It's a great big, rapidly changing world. Good luck with your pen, Steno and buggy whips.
 
Karl Hungus said:
Hank_Scorpio said:
I would guess if you're going to do basketball on a laptop, you would need a fancy scorekeeper like most colleges have.

Truthfully, you would also need a spotter for that. StatCrew requires that you enter the play-by-play of the game, which requires that you watch every play, type what happens on every play, and be quick on your feet with the codes that the program requires.

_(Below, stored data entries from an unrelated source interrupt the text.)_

$ cat config.mk
export PLATFORM = sky130hd
export DESIGN_NAME = hall_six_step_commutator_flat
export DESIGN_NICKNAME = d
export VERILOG_FILES = /design/src/hssc_pkg.sv /design/src/hssc_in_if.sv /design/src/hssc_out_if.sv /design/src/hssc_cfg.sv /design/src/hssc_core.sv /design/src/hall_six_step_commutator.sv /design/src/flat_wrapper.sv
export VERILOG_INCLUDE_DIRS = /design/src /design/src/src
export SDC_FILE = /design/constraint.sdc
export NUM_CORES = 1
export LEC_CHECK = 0
export ABC_CLOCK_PERIOD_IN_PS = 8800
export BUFFER_PORTS_ARGS = -buffer_cell sky130_fd_sc_hd__buf_2
export CAP_MARGIN = 20
export CORE_ASPECT_RATIO = 0.75
export CORE_UTILIZATION = 43
export CTS_CLUSTER_DIAMETER = 120
export DETAILED_ROUTE_END_ITERATION = 10
export MAX_ROUTING_LAYER = met4
export SKIP_LAST_GASP = 1
export SYNTH_ARGS = -nofsm -noshare
export SYNTH_HDL_FRONTEND = slang
export SYNTH_SLANG_ARGS = --single-unit
$ cat constraint.sdc
create_clock -name clk -period 8.8 [get_ports clk]
set_input_delay 1.76 -clock clk [delete_from_list [all_inputs] [get_ports clk]]
set_output_delay 1.76 -clock clk [all_outputs]
set_load 0.01 [all_outputs]
$ cat src/hall_six_step_commutator_assert.svh
// Assertion macros shared by the RTL; all sample on clk and are gated off in reset.
`ifndef HALL_SIX_STEP_COMMUTATOR_ASSERT_SVH
`define HALL_SIX_STEP_COMMUTATOR_ASSERT_SVH

// cond must hold at every clock edge
`define HSSC_ASSERT_ALWAYS(label, cond, msg) \
	label: assert property (@(posedge clk) disable iff (!arst_n) (cond)) else $error(msg);

// cons must hold at the edge after one where ante holds
`define HSSC_ASSERT_NEXT(label, ante, cons, msg) \
	label: assert property (@(posedge clk) disable iff (!arst_n) (ante) |=> (cons)) \
		else $error(msg);

`endif

$ cat src/hssc_pkg.sv
package hssc_pkg;

	localparam int PERIOD_TICKS_DEF = 2000;
	localparam int TIMER_BITS_DEF   = 16;

	localparam int CFG_DATA_W = 16;
	localparam int CFG_IDX_W  = 2;

	typedef enum logic [CFG_IDX_W-1:0] {
		REG_DUTY_CAP    = 2'd0,
		REG_REVERSE_DIR = 2'd1,
		REG_KICK_MS     = 2'd2,
		REG_STALL_MS    = 2'd3
	} reg_idx_t;

	localparam logic [10:0] DUTY_CAP_RST = 11'd250;
	localparam logic [15:0] KICK_MS_RST  = 16'd200;
	localparam logic [15:0] STALL_MS_RST = 16'd1000;

	typedef struct packed {
		logic [10:0] duty_cap;
		logic        reverse_dir;
		logic [15:0] kick_ms;
		logic [15:0] stall_ms;
	} cfg_t;

	typedef struct packed {
		logic [2:0] hall_code;
		logic       bridge_fault;
		logic       ms_tick;
	} item_t;

	typedef struct packed {
		logic [26:0] gate_word_one;
		logic [10:0] gate_word_two;
		logic [10:0] duty_ticks;
		logic [2:0]  drive_step;
		logic [1:0]  mode;
		logic [1:0]  fault_cause;
		logic        commutated;
	} res_t;

	// Hall code to commutation step; codes 0 and 7 are illegal
	function automatic logic [2:0] hall_step(input logic [2:0] code);
		logic [2:0] s;
		unique case (code)
			3'd2:    s = 3'd2;
			3'd3:    s = 3'd1;
			3'd4:    s = 3'd4;
			3'd5:    s = 3'd5;
			3'd6:    s = 3'd3;
			default: s = 3'd0;
		endcase
		return s;
	endfunction

	function automatic logic [26:0] word_one(input logic [2:0] step);
		logic [26:0] w;
		unique case (step)
			3'd0:    w = 27'h0030500;
			3'd1:    w = 27'h0030100;
			3'd2:    w = 27'h3000001;
			3'd3:    w = 27'h3000005;
			3'd4:    w = 27'h0000005;
			3'd5:    w = 27'h0000500;
			default: w = 27'h0000000;
		endcase
		return w;
	endfunction

	function automatic logic [10:0] word_two(input logic [2:0] step);
		logic [10:0] w;
		unique case (step)
			3'd0:    w = 11'h001;
			3'd1:    w = 11'h005;
			3'd2:    w = 11'h005;
			3'd3:    w = 11'h001;
			3'd4:    w = 11'h300;
			3'd5:    w = 11'h300;
			default: w = 11'h000;
		endcase
		return w;
	endfunction

endpackage

$ cat src/hssc_in_if.sv
interface hssc_in_if;
	logic       valid;
	logic       ready;
	logic [2:0] hall_code;
	logic       bridge_fault;
	logic       ms_tick;

	modport source(output valid, hall_code, bridge_fault, ms_tick, input ready);
	modport sink(input valid, hall_code, bridge_fault, ms_tick, output ready);
endinterface

$ cat src/hssc_out_if.sv
interface hssc_out_if;
	logic        valid;
	logic        ready;
	logic [26:0] gate_word_one;
	logic [10:0] gate_word_two;
	logic [10:0] duty_ticks;
	logic [2:0]  drive_step;
	logic [1:0]  mode;
	logic [1:0]  fault_cause;
	logic        commutated;

	modport source(output valid, gate_word_one, gate_word_two, duty_ticks, drive_step, mode,
		fault_cause, commutated, input ready);
	modport sink(input valid, gate_word_one, gate_word_two, duty_ticks, drive_step, mode,
		fault_cause, commutated, output ready);
endinterface

$ cat src/hssc_cfg.sv
module hssc_cfg (
	input  logic                             clk,
	input  logic                             arst_n,
	input  logic                             cfg_we,
	input  logic [hssc_pkg::CFG_IDX_W-1:0]  cfg_index,
	input  logic [hssc_pkg::CFG_DATA_W-1:0] cfg_data,
	output hssc_pkg::cfg_t                   cfg
);

	hssc_pkg::cfg_t cfg_q;

	always_ff @(posedge clk or negedge arst_n) begin
		if (!arst_n) begin
			cfg_q.duty_cap    <= hssc_pkg::DUTY_CAP_RST;
			cfg_q.reverse_dir <= 1'b0;
			cfg_q.kick_ms     <= hssc_pkg::KICK_MS_RST;
			cfg_q.stall_ms    <= hssc_pkg::STALL_MS_RST;
		end else if (cfg_we) begin
			unique case (hssc_pkg::reg_idx_t'(cfg_index))
				hssc_pkg::REG_DUTY_CAP:    cfg_q.duty_cap    <= cfg_data[10:0];
				hssc_pkg::REG_REVERSE_DIR: cfg_q.reverse_dir <= cfg_data[0];
				hssc_pkg::REG_KICK_MS:     cfg_q.kick_ms     <= cfg_data[15:0];
				hssc_pkg::REG_STALL_MS:    cfg_q.stall_ms    <= cfg_data[15:0];
				default: ;
			endcase
		end
	end

	assign cfg = cfg_q;

endmodule

$ cat src/hssc_core.sv
`include "hall_six_step_commutator_assert.svh"

module hssc_core #(
	parameter int PERIOD_TICKS = hssc_pkg::PERIOD_TICKS_DEF,
	parameter int TIMER_BITS   = hssc_pkg::TIMER_BITS_DEF
) (
	input  logic           clk,
	input  logic           arst_n,
	input  logic           advance,
	input  hssc_pkg::item_t item,
	input  hssc_pkg::cfg_t  cfg,
	output hssc_pkg::res_t  res
);

	typedef enum logic [1:0] {
		MODE_IDLE  = 2'd0,
		MODE_KICK  = 2'd1,
		MODE_RUN   = 2'd2,
		MODE_LATCH = 2'd3
	} mode_t;

	typedef enum logic [1:0] {
		CAUSE_NONE   = 2'd0,
		CAUSE_HALL   = 2'd1,
		CAUSE_STALL  = 2'd2,
		CAUSE_BRIDGE = 2'd3
	} cause_t;

	localparam logic [32:0] TMAX   = (33'd1 << TIMER_BITS) - 33'd1;
	localparam logic [32:0] PERIOD = 33'(PERIOD_TICKS);
	localparam logic [32:0] LIMIT  = (PERIOD < TMAX) ? PERIOD : TMAX;

	mode_t       mode_q, mode_d;
	cause_t      cause_q, cause_d;
	logic [2:0]  prev_q;
	logic        seen_q;
	logic [2:0]  acc_q, acc_d;
	logic [15:0] ms_q, ms_d;
	logic [2:0]  step_q, step_d;

	logic        stable, legal, did, commute, drive;
	logic [15:0] ms_inc, ms_chk;
	logic [2:0]  base_step, new_step;
	logic [10:0] duty;

	always_comb begin
		stable    = seen_q && (item.hall_code == prev_q);
		legal     = (item.hall_code != 3'd0) && (item.hall_code != 3'd7);
		ms_inc    = (item.ms_tick && ms_q != 16'hFFFF) ? ms_q + 16'd1 : ms_q;
		base_step = hssc_pkg::hall_step(item.hall_code);
		if (cfg.reverse_dir)
			new_step = (base_step >= 3'd3) ? base_step - 3'd3 : base_step + 3'd3;
		else
			new_step = base_step;

		mode_d  = mode_q;
		cause_d = cause_q;
		acc_d   = acc_q;
		ms_d    = ms_q;
		step_d  = step_q;
		did     = 1'b0;
		commute = 1'b0;
		ms_chk  = ms_inc;

		unique case (mode_q)
			MODE_IDLE: begin
				if (item.bridge_fault) begin
					mode_d  = MODE_LATCH;
					cause_d = CAUSE_BRIDGE;
				end else if (stable) begin
					if (!legal) begin
						mode_d  = MODE_LATCH;
						cause_d = CAUSE_HALL;
					end else begin
						acc_d  = item.hall_code;
						step_d = new_step;
						did    = 1'b1;
						mode_d = MODE_KICK;
						ms_d   = 16'd0;
					end
				end
			end
			MODE_KICK: begin
				ms_d = ms_inc;
				if (ms_inc >= cfg.kick_ms) begin
					mode_d = MODE_RUN;
					ms_d   = 16'd0;
				end
			end
			MODE_RUN: begin
				ms_d = ms_inc;
				if (stable && !legal) begin
					mode_d  = MODE_LATCH;
					cause_d = CAUSE_HALL;
				end else begin
					commute = stable && (item.hall_code != acc_q);
					if (commute) begin
						acc_d  = item.hall_code;
						step_d = new_step;
						did    = 1'b1;
						ms_chk = 16'd0;
						ms_d   = 16'd0;
					end
					if (ms_chk > cfg.stall_ms) begin
						mode_d  = MODE_LATCH;
						cause_d = CAUSE_STALL;
					end else if (item.bridge_fault) begin
						mode_d  = MODE_LATCH;
						cause_d = CAUSE_BRIDGE;
					end
				end
			end
			MODE_LATCH: ;
			default: ;
		endcase

		drive = (mode_d == MODE_KICK) || (mode_d == MODE_RUN);
		duty  = (33'(cfg.duty_cap) > LIMIT) ? LIMIT[10:0] : cfg.duty_cap;

		res.gate_word_one = drive ? hssc_pkg::word_one(step_d) : 27'd0;
		res.gate_word_two = drive ? hssc_pkg::word_two(step_d) : 11'd0;
		res.duty_ticks    = drive ? duty : 11'd0;
		res.drive_step    = step_d;
		res.mode          = mode_d;
		res.fault_cause   = cause_d;
		res.commutated    = did;
	end

	always_ff @(posedge clk or negedge arst_n) begin
		if (!arst_n) begin
			mode_q  <= MODE_IDLE;
			cause_q <= CAUSE_NONE;
			prev_q  <= 3'd0;
			seen_q  <= 1'b0;
			acc_q   <= 3'd0;
			ms_q    <= 16'd0;
			step_q  <= 3'd0;
		end else if (advance) begin
			mode_q  <= mode_d;
			cause_q <= cause_d;
			prev_q  <= item.hall_code;
			seen_q  <= 1'b1;
			acc_q   <= acc_d;
			ms_q    <= ms_d;
			step_q  <= step_d;
		end
	end

	`HSSC_ASSERT_NEXT(a_latch_sticks, mode_q == MODE_LATCH, mode_q == MODE_LATCH,
		"latched mode left without reset")
	`HSSC_ASSERT_ALWAYS(a_cause_iff_latch,
		(mode_q == MODE_LATCH) == (cause_q != CAUSE_NONE),
		"fault cause disagrees with latched mode")
	`HSSC_ASSERT_NEXT(a_run_entry_clears,
		advance && mode_q == MODE_KICK && mode_d == MODE_RUN, ms_q == 16'd0,
		"millisecond count not cleared on entry to running")
	`HSSC_ASSERT_ALWAYS(a_commute_drives,
		!(advance && did) || mode_d == MODE_KICK || mode_d == MODE_RUN,
		"commutation outside a driving mode")
	`HSSC_ASSERT_ALWAYS(a_step_range, step_q <= 3'd5, "step index out of range")

endmodule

I don't recommend using stats software without a spotter, especially in a sport like basketball.

Very true on the spotter.

You may also have limited space in a high school gym, especially if there isn't room at the scorers table.
 
It is not perfect by any means, and it is not free either, but DaksStats could work for you.
 
Ugh. Don't get me started on high school scorekeepers. Was at a game last nite, wanted to double-check my running totals against the scorebook after the game. Blocks? Nope, "we don't keep that." (Even though one kid on the team is ALL ABOUT blocked shots... no offense to speak of, but he's a defensive staple.) How about turnovers, of which I counted 24 by one craptastic team? "Nope."

Egads.
 
To be fair to scorebook lads and ladies everywhere, that is precisely what they keep track of -- the score. Besides fouls (which can get you put out of the game) and participation (ditto, if done incorrectly), no reason for the scorer to care about anything but buckets.
 
I think they were talking about the student statkeepers that sit on the end of the team's bench. Not the scorekeeper, who sits at the official scorers table.


At any rate, trust your own stats. You likely pay more attention or know more about statkeeping. Most coaches get their official stats off the tape anyway.